→ Supplied material
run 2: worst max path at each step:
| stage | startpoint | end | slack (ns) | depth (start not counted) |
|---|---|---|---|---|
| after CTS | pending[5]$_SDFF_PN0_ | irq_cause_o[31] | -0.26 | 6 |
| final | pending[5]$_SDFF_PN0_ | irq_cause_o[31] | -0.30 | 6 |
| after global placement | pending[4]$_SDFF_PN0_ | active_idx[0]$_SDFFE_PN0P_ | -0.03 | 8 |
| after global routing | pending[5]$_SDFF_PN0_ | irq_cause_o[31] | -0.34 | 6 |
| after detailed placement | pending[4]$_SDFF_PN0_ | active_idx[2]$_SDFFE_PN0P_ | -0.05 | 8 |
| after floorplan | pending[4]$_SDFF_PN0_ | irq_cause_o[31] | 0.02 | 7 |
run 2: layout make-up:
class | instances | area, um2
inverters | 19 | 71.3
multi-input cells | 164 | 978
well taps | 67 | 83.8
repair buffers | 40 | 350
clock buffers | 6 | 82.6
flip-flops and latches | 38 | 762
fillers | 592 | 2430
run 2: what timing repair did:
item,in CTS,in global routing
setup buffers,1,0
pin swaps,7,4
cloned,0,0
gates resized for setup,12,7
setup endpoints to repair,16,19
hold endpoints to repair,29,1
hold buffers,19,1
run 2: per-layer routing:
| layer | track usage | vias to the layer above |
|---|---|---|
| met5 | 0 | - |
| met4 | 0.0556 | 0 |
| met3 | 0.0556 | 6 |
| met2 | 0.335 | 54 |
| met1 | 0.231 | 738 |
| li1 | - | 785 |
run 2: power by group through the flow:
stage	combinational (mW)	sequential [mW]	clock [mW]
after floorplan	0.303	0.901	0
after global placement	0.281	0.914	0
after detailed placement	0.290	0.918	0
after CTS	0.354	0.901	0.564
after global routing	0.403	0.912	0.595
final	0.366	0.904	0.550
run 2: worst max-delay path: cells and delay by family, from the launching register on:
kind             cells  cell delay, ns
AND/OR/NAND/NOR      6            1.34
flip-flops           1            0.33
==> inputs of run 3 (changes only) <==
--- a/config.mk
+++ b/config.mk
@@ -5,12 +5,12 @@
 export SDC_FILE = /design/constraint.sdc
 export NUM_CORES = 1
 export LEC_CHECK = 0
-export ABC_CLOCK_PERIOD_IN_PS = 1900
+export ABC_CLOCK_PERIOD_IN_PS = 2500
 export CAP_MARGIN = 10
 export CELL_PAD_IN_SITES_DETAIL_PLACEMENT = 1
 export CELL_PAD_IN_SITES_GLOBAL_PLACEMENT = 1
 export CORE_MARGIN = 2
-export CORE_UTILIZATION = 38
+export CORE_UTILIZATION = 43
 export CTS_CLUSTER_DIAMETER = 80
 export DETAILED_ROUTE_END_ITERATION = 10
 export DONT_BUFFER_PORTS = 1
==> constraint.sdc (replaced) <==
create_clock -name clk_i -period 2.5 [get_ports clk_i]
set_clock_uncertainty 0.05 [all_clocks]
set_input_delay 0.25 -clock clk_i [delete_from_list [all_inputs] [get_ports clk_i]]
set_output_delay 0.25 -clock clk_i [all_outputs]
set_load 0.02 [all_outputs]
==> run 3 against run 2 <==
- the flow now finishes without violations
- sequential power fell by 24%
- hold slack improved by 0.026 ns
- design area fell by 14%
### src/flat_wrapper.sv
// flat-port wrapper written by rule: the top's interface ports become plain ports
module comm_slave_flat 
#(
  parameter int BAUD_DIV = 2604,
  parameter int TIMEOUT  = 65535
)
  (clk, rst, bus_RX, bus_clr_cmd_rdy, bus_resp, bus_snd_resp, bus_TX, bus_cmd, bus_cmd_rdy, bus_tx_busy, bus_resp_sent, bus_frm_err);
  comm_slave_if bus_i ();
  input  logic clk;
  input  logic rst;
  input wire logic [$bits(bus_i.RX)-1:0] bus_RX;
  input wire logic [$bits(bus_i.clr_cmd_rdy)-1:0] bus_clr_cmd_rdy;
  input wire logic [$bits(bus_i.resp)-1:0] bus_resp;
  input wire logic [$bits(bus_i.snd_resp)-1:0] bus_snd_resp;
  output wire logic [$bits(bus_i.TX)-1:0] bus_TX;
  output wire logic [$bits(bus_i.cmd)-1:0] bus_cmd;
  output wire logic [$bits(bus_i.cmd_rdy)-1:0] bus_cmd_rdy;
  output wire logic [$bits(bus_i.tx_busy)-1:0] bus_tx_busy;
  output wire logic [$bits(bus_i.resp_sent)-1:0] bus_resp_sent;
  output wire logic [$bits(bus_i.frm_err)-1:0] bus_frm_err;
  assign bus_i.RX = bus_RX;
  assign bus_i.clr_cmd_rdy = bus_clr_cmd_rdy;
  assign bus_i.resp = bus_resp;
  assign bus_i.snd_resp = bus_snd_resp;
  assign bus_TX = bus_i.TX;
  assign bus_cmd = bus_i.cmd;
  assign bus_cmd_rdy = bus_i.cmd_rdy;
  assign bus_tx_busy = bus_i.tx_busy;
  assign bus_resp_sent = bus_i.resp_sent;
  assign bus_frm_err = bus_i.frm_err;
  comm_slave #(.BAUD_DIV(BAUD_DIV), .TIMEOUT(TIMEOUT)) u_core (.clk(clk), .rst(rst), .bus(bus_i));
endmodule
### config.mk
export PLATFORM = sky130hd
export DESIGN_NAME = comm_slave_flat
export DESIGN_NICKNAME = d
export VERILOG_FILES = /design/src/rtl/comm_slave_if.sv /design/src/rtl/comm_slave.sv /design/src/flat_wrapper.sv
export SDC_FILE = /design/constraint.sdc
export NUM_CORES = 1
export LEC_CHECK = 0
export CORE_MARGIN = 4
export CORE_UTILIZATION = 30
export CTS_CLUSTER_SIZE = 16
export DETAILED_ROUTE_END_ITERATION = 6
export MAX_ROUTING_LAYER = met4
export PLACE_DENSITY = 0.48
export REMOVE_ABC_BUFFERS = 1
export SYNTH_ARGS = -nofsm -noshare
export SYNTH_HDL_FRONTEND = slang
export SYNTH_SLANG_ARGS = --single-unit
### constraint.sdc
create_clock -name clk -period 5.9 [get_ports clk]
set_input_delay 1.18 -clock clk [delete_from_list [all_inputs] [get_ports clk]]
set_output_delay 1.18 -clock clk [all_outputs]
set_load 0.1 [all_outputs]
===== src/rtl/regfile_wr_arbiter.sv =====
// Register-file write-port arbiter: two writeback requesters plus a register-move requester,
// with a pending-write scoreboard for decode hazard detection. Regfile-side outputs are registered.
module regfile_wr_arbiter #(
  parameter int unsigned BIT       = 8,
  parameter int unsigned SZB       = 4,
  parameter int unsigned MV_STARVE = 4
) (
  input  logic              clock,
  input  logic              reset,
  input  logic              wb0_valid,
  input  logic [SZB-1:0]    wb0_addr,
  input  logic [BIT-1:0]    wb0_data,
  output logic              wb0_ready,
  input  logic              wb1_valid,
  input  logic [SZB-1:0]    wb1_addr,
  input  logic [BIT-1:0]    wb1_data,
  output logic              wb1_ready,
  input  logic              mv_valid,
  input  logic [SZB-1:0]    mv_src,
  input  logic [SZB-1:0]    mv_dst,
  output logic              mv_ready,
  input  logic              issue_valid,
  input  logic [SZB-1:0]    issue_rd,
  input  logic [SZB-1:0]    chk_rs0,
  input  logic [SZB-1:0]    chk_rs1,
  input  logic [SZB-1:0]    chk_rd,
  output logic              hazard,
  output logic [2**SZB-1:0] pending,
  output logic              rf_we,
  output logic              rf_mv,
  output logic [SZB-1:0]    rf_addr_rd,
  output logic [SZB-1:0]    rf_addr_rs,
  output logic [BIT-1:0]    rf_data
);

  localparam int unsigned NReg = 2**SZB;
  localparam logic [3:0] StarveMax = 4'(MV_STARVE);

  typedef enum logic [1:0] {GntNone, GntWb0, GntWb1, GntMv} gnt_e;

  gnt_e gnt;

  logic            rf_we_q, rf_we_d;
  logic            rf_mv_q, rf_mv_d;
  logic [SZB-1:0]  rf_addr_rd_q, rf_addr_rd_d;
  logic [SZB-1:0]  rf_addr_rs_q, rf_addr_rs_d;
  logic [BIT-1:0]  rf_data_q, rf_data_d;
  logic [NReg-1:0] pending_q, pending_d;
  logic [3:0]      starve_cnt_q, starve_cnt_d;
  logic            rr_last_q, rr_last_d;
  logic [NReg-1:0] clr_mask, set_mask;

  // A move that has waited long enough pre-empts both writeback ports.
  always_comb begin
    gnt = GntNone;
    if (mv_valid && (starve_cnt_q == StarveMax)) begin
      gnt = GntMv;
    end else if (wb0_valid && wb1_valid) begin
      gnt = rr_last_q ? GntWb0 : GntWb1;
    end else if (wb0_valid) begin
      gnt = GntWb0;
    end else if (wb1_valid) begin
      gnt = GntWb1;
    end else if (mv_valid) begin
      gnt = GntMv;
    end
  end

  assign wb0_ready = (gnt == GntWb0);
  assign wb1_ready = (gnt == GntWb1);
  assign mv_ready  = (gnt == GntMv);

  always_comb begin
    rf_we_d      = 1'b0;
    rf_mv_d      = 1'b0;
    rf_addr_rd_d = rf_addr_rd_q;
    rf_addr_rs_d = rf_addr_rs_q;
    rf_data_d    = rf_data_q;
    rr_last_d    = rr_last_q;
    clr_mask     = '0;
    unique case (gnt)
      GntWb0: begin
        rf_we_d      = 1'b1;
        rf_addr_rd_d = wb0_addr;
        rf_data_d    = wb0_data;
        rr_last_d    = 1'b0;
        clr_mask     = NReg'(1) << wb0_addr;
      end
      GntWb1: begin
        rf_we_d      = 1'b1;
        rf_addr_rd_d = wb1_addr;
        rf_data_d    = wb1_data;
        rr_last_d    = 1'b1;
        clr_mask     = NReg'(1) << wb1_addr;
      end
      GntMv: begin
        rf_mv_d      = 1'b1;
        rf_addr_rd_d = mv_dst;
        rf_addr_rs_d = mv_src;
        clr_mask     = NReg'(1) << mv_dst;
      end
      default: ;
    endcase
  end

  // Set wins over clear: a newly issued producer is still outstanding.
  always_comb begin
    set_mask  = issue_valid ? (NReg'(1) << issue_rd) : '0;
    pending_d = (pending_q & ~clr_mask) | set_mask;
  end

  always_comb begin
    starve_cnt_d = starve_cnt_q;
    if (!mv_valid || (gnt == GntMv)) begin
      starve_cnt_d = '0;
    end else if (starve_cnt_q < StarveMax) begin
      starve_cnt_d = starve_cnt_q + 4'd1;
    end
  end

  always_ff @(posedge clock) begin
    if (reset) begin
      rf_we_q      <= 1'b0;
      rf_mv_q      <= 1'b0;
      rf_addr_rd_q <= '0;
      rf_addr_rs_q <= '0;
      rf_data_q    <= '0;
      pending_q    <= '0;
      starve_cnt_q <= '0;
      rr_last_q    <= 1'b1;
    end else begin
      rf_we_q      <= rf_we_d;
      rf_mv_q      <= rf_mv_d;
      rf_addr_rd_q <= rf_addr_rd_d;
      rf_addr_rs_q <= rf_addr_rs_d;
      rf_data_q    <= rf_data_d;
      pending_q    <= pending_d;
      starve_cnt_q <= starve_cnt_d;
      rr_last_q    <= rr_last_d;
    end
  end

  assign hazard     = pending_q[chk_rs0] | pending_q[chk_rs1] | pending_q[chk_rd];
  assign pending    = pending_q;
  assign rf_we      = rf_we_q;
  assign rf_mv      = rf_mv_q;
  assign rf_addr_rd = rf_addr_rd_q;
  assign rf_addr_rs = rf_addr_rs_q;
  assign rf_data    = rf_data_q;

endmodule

→ Exercise aim
Write out every line of the data that holds the word "final".

→ Solution to this task
| final | pending[5]$_SDFF_PN0_ | irq_cause_o[31] | -0.30 | 6 |
final	0.366	0.904	0.550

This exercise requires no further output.